# ACTIVITY:
Please check every line of the listing for "accept" and copy each line where it is found.

RECORDS SHOWN START

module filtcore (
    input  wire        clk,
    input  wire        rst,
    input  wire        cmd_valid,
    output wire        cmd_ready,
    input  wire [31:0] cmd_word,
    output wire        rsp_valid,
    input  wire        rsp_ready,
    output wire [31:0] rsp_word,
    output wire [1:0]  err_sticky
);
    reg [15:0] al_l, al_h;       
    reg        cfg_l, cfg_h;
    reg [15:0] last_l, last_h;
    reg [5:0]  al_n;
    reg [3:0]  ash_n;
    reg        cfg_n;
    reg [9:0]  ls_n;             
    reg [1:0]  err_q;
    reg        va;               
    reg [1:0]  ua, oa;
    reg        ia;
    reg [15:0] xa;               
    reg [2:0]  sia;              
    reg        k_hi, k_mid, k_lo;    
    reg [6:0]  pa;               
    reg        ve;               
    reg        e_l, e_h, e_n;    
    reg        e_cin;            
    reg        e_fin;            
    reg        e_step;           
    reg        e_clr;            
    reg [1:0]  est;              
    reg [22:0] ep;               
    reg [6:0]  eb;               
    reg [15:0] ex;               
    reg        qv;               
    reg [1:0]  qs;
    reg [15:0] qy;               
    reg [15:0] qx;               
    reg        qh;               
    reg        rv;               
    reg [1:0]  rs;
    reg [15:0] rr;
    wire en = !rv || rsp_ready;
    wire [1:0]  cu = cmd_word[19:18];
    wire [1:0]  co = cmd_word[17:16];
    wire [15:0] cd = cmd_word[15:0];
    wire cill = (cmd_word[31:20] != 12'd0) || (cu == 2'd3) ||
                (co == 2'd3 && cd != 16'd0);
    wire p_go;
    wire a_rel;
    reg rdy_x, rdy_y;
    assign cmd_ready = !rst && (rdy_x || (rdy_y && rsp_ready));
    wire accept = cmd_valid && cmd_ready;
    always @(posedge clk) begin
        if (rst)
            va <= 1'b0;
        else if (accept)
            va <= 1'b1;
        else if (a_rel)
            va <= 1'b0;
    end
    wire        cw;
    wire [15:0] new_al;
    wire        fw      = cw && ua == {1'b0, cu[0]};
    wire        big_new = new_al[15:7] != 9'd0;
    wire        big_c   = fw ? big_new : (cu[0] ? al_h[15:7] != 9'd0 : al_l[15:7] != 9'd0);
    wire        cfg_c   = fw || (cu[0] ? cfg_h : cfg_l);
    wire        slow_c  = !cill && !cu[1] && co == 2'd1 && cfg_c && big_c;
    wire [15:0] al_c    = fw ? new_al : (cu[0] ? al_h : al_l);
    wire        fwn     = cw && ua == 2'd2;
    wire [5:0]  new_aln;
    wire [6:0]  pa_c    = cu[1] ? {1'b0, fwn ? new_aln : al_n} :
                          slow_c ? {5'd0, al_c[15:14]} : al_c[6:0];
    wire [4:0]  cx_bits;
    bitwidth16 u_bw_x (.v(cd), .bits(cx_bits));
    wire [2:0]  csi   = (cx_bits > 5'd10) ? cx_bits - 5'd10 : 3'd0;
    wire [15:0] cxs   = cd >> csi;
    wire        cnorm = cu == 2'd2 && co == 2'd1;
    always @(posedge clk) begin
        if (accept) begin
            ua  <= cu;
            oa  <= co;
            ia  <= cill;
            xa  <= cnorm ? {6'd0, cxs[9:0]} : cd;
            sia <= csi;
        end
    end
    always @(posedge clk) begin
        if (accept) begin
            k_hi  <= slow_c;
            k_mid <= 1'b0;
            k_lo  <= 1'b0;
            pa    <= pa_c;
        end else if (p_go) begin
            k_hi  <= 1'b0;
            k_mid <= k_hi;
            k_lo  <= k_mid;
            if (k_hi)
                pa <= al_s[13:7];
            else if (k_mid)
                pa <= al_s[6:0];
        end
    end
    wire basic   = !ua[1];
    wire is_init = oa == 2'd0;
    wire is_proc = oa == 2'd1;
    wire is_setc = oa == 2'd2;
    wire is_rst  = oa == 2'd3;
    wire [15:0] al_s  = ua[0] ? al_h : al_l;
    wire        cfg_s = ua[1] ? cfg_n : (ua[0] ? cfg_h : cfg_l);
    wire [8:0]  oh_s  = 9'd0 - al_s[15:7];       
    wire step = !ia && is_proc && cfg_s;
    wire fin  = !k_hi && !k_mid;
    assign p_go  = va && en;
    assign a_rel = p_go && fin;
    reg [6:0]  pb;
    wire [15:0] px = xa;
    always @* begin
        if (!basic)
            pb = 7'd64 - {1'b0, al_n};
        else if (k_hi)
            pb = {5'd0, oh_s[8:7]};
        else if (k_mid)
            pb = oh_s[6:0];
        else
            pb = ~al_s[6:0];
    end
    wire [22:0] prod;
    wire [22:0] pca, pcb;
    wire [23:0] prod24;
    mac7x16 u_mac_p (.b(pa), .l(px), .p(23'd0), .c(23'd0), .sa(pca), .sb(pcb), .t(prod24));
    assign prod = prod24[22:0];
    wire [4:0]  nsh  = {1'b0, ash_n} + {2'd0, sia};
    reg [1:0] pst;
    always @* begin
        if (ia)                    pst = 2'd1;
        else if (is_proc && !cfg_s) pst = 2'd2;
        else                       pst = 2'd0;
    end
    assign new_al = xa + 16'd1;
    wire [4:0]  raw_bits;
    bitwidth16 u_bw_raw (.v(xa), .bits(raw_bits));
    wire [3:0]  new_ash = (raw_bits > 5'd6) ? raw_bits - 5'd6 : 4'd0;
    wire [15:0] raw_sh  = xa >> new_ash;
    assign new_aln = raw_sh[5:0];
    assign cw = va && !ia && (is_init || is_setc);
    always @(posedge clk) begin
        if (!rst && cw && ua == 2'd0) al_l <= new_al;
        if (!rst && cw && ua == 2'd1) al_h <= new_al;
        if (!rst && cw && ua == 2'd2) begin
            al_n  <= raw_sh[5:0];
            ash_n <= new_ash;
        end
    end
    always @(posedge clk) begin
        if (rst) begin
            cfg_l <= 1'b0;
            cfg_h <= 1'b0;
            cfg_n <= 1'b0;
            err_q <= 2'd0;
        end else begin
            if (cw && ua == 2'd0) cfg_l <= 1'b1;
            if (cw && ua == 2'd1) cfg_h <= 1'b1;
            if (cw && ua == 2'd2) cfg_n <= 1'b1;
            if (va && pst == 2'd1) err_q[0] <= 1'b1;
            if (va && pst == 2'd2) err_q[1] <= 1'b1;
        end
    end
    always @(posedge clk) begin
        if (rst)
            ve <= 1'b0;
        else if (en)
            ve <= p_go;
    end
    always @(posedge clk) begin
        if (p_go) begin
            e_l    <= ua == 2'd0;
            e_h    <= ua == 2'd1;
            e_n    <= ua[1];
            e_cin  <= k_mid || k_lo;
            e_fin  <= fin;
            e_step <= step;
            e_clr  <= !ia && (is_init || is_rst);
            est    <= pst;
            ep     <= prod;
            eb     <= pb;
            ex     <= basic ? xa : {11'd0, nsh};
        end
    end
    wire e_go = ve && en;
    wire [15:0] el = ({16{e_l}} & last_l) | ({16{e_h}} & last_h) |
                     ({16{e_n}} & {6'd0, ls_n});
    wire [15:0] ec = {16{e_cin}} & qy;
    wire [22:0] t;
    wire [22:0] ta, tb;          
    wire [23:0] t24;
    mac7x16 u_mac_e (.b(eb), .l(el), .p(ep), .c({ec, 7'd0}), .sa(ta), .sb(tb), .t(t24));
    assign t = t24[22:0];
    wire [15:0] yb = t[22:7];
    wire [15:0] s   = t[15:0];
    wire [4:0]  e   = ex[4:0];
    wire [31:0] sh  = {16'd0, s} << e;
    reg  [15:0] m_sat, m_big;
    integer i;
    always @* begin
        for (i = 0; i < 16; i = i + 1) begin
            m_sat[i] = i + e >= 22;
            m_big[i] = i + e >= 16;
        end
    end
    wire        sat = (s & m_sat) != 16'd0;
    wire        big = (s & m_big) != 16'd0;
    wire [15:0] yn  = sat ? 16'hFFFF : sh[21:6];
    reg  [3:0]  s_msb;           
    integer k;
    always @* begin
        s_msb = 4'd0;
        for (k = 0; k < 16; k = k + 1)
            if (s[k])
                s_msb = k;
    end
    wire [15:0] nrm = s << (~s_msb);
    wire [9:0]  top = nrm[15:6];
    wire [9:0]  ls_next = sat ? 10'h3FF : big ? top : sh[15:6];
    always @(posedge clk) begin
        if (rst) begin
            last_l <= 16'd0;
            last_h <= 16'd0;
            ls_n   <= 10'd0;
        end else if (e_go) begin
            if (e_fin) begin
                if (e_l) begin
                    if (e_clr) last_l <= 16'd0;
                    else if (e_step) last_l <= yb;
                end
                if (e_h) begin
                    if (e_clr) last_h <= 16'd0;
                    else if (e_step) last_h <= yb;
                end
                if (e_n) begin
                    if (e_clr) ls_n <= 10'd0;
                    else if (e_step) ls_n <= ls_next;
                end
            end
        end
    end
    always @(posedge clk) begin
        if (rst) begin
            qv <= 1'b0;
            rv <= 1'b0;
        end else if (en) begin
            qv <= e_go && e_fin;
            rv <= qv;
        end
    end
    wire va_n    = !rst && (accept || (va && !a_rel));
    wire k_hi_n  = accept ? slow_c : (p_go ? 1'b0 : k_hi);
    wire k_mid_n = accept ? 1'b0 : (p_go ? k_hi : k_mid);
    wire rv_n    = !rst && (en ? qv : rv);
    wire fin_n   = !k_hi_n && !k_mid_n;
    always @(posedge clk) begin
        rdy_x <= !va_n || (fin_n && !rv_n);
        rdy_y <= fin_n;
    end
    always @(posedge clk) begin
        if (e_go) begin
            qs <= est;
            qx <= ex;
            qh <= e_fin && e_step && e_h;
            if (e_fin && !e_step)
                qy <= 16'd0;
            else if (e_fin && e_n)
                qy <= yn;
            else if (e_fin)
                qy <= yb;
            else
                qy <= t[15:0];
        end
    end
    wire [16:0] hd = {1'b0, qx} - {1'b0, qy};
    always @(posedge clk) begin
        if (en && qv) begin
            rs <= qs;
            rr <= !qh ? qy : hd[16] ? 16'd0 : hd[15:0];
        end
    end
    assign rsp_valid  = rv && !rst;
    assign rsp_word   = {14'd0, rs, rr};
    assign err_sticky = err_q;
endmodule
This design comes from an exercise in tuning for small area, a short achievable clock period and few clock cycles on the open sky130 flow, not from production work.
The RTL was checked by simulation tests, not by an equivalence proof against the original design.

$ cat design/flow/design.v
module qfu_sintab (
    input  wire [7:0]  u,
    output wire [15:0] slope,
    output wire [15:0] icpt
);
    reg [9:0]  sp;
    reg [14:0] ip;
    wire [5:0] vs = u[6] ? ~u[5:0] : u[5:0];
    always @(*) begin
        case (vs)
            6'd0: sp = 10'd804;
            6'd1: sp = 10'd804;
            6'd2: sp = 10'd803;
            6'd3: sp = 10'd801;
            6'd4: sp = 10'd799;
            6'd5: sp = 10'd797;
            6'd6: sp = 10'd794;
            6'd7: sp = 10'd791;
            6'd8: sp = 10'd787;
            6'd9: sp = 10'd782;
            6'd10: sp = 10'd778;
            6'd11: sp = 10'd772;
            6'd12: sp = 10'd767;
            6'd13: sp = 10'd760;
            6'd14: sp = 10'd754;
            6'd15: sp = 10'd747;
            6'd16: sp = 10'd739;
            6'd17: sp = 10'd731;
            6'd18: sp = 10'd723;
            6'd19: sp = 10'd714;
            6'd20: sp = 10'd705;
            6'd21: sp = 10'd695;
            6'd22: sp = 10'd685;
            6'd23: sp = 10'd674;
            6'd24: sp = 10'd663;
            6'd25: sp = 10'd652;
            6'd26: sp = 10'd640;
            6'd27: sp = 10'd628;
            6'd28: sp = 10'd615;
            6'd29: sp = 10'd602;
            6'd30: sp = 10'd589;
            6'd31: sp = 10'd576;
            6'd32: sp = 10'd562;
            6'd33: sp = 10'd547;
            6'd34: sp = 10'd533;
            6'd35: sp = 10'd518;
            6'd36: sp = 10'd503;
            6'd37: sp = 10'd487;
            6'd38: sp = 10'd471;
            6'd39: sp = 10'd455;
            6'd40: sp = 10'd439;
            6'd41: sp = 10'd422;
            6'd42: sp = 10'd405;
            6'd43: sp = 10'd388;
            6'd44: sp = 10'd370;
            6'd45: sp = 10'd353;
            6'd46: sp = 10'd335;
            6'd47: sp = 10'd317;
            6'd48: sp = 10'd299;
            6'd49: sp = 10'd280;
            6'd50: sp = 10'd262;
            6'd51: sp = 10'd243;
            6'd52: sp = 10'd224;
            6'd53: sp = 10'd205;
            6'd54: sp = 10'd186;
            6'd55: sp = 10'd167;
            6'd56: sp = 10'd147;
            6'd57: sp = 10'd128;
            6'd58: sp = 10'd108;
            6'd59: sp = 10'd89;
            6'd60: sp = 10'd69;
            6'd61: sp = 10'd49;
            6'd62: sp = 10'd30;
            6'd63: sp = 10'd10;
            default: sp = 10'd0;
        endcase
    end
    always @(*) begin
        case (u[6:0])
            7'd0: ip = 15'd0;
            7'd1: ip = 15'd804;
            7'd2: ip = 15'd1608;
            7'd3: ip = 15'd2411;
            7'd4: ip = 15'd3212;
            7'd5: ip = 15'd4011;
            7'd6: ip = 15'd4808;
            7'd7: ip = 15'd5602;
            7'd8: ip = 15'd6393;
            7'd9: ip = 15'd7180;
            7'd10: ip = 15'd7962;
            7'd11: ip = 15'd8740;
            7'd12: ip = 15'd9512;
            7'd13: ip = 15'd10279;
            7'd14: ip = 15'd11040;
            7'd15: ip = 15'd11793;
            7'd16: ip = 15'd12540;
            7'd17: ip = 15'd13279;
            7'd18: ip = 15'd14011;
            7'd19: ip = 15'd14733;
            7'd20: ip = 15'd15447;
            7'd21: ip = 15'd16152;
            7'd22: ip = 15'd16847;
            7'd23: ip = 15'd17531;
            7'd24: ip = 15'd18206;
            7'd25: ip = 15'd18869;
            7'd26: ip = 15'd19521;
            7'd27: ip = 15'd20161;
            7'd28: ip = 15'd20789;
            7'd29: ip = 15'd21404;
            7'd30: ip = 15'd22006;
            7'd31: ip = 15'd22596;
            7'd32: ip = 15'd23171;
            7'd33: ip = 15'd23733;
            7'd34: ip = 15'd24280;
            7'd35: ip = 15'd24813;
            7'd36: ip = 15'd25331;
            7'd37: ip = 15'd25834;
            7'd38: ip = 15'd26321;
            7'd39: ip = 15'd26792;
            7'd40: ip = 15'd27247;
            7'd41: ip = 15'd27685;
            7'd42: ip = 15'd28107;
            7'd43: ip = 15'd28512;
            7'd44: ip = 15'd28900;
            7'd45: ip = 15'd29270;
            7'd46: ip = 15'd29623;
            7'd47: ip = 15'd29958;
            7'd48: ip = 15'd30275;
            7'd49: ip = 15'd30573;
            7'd50: ip = 15'd30854;
            7'd51: ip = 15'd31115;
            7'd52: ip = 15'd31358;
            7'd53: ip = 15'd31582;
            7'd54: ip = 15'd31787;
            7'd55: ip = 15'd31973;
            7'd56: ip = 15'd32140;
            7'd57: ip = 15'd32287;
            7'd58: ip = 15'd32415;
            7'd59: ip = 15'd32523;
            7'd60: ip = 15'd32611;
            7'd61: ip = 15'd32680;
            7'd62: ip = 15'd32730;
            7'd63: ip = 15'd32759;
            7'd64: ip = 15'd32767;
            7'd65: ip = 15'd32759;
            7'd66: ip = 15'd32730;
            7'd67: ip = 15'd32680;
            7'd68: ip = 15'd32611;
            7'd69: ip = 15'd32523;
            7'd70: ip = 15'd32415;
            7'd71: ip = 15'd32287;
            7'd72: ip = 15'd32140;
            7'd73: ip = 15'd31973;
            7'd74: ip = 15'd31787;
            7'd75: ip = 15'd31582;
            7'd76: ip = 15'd31358;
            7'd77: ip = 15'd31115;
            7'd78: ip = 15'd30854;
            7'd79: ip = 15'd30573;
            7'd80: ip = 15'd30275;
            7'd81: ip = 15'd29958;
            7'd82: ip = 15'd29623;
            7'd83: ip = 15'd29270;
            7'd84: ip = 15'd28900;
            7'd85: ip = 15'd28512;
            7'd86: ip = 15'd28107;
            7'd87: ip = 15'd27685;
            7'd88: ip = 15'd27247;
            7'd89: ip = 15'd26792;
            7'd90: ip = 15'd26320;
            7'd91: ip = 15'd25833;
            7'd92: ip = 15'd25331;
            7'd93: ip = 15'd24813;
            7'd94: ip = 15'd24280;
            7'd95: ip = 15'd23733;
            7'd96: ip = 15'd23171;
            7'd97: ip = 15'd22596;
            7'd98: ip = 15'd22006;
            7'd99: ip = 15'd21404;
            7'd100: ip = 15'd20789;
            7'd101: ip = 15'd20161;
            7'd102: ip = 15'd19521;
            7'd103: ip = 15'd18869;
            7'd104: ip = 15'd18206;
            7'd105: ip = 15'd17531;
            7'd106: ip = 15'd16847;
            7'd107: ip = 15'd16152;
            7'd108: ip = 15'd15447;
            7'd109: ip = 15'd14733;
            7'd110: ip = 15'd14011;
            7'd111: ip = 15'd13279;
            7'd112: ip = 15'd12540;
            7'd113: ip = 15'd11793;
            7'd114: ip = 15'd11040;
            7'd115: ip = 15'd10279;
            7'd116: ip = 15'd9512;
            7'd117: ip = 15'd8740;
            7'd118: ip = 15'd7962;
            7'd119: ip = 15'd7180;
            7'd120: ip = 15'd6393;
            7'd121: ip = 15'd5602;
            7'd122: ip = 15'd4808;
            7'd123: ip = 15'd4011;
            7'd124: ip = 15'd3212;
            7'd125: ip = 15'd2411;
            7'd126: ip = 15'd1608;
            7'd127: ip = 15'd804;
            default: ip = 15'd0;
        endcase
    end
    wire sneg = u[7] ^ u[6];
    assign slope = sneg ? (16'd0 - {6'd0, sp}) : {6'd0, sp};
    assign icpt  = (u == 8'd192) ? 16'h8000 : (u[7] ? (16'd0 - {1'b0, ip}) : {1'b0, ip});
endmodule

RECORDS SHOWN END

# OUTPUT FOR THIS TASK:
    wire accept = cmd_valid && cmd_ready;
        else if (accept)
        if (accept) begin
        if (accept) begin
    wire va_n    = !rst && (accept || (va && !a_rel));
    wire k_hi_n  = accept ? slow_c : (p_go ? 1'b0 : k_hi);
    wire k_mid_n = accept ? 1'b0 : (p_go ? k_hi : k_mid);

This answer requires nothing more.